• To do
Transcribe the entries that follow, word for word.
------ Data ------
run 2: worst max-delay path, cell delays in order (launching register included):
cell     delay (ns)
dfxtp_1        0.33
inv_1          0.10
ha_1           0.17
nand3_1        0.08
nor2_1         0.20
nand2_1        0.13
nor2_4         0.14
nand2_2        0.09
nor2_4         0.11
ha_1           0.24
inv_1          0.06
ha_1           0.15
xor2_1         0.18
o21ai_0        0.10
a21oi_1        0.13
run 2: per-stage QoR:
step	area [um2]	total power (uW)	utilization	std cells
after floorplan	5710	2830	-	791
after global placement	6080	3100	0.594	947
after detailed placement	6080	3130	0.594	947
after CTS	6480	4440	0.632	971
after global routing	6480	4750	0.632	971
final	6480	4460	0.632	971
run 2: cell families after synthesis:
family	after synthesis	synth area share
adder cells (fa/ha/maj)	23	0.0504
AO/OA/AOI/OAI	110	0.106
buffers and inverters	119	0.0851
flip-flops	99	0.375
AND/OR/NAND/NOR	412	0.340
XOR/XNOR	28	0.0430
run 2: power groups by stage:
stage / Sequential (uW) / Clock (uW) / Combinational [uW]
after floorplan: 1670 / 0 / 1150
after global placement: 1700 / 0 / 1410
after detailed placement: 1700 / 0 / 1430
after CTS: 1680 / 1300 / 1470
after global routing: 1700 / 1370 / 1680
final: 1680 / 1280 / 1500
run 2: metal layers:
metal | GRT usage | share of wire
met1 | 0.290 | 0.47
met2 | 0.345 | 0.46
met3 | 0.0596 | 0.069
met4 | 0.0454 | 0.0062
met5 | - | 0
------
• Exercise response
run 2: worst max-delay path, cell delays in order (launching register included):
cell     delay (ns)
dfxtp_1        0.33
inv_1          0.10
ha_1           0.17
nand3_1        0.08
nor2_1         0.20
nand2_1        0.13
nor2_4         0.14
nand2_2        0.09
nor2_4         0.11
ha_1           0.24
inv_1          0.06
ha_1           0.15
xor2_1         0.18
o21ai_0        0.10
a21oi_1        0.13
run 2: per-stage QoR:
step	area [um2]	total power (uW)	utilization	std cells
after floorplan	5710	2830	-	791
after global placement	6080	3100	0.594	947
after detailed placement	6080	3130	0.594	947
after CTS	6480	4440	0.632	971
after global routing	6480	4750	0.632	971
final	6480	4460	0.632	971
run 2: cell families after synthesis:
family	after synthesis	synth area share
adder cells (fa/ha/maj)	23	0.0504
AO/OA/AOI/OAI	110	0.106
buffers and inverters	119	0.0851
flip-flops	99	0.375
AND/OR/NAND/NOR	412	0.340
XOR/XNOR	28	0.0430
run 2: power groups by stage:
stage / Sequential (uW) / Clock (uW) / Combinational [uW]
after floorplan: 1670 / 0 / 1150
after global placement: 1700 / 0 / 1410
after detailed placement: 1700 / 0 / 1430
after CTS: 1680 / 1300 / 1470
after global routing: 1700 / 1370 / 1680
final: 1680 / 1280 / 1500
run 2: metal layers:
metal | GRT usage | share of wire
met1 | 0.290 | 0.47
met2 | 0.345 | 0.46
met3 | 0.0596 | 0.069
met4 | 0.0454 | 0.0062
met5 | - | 0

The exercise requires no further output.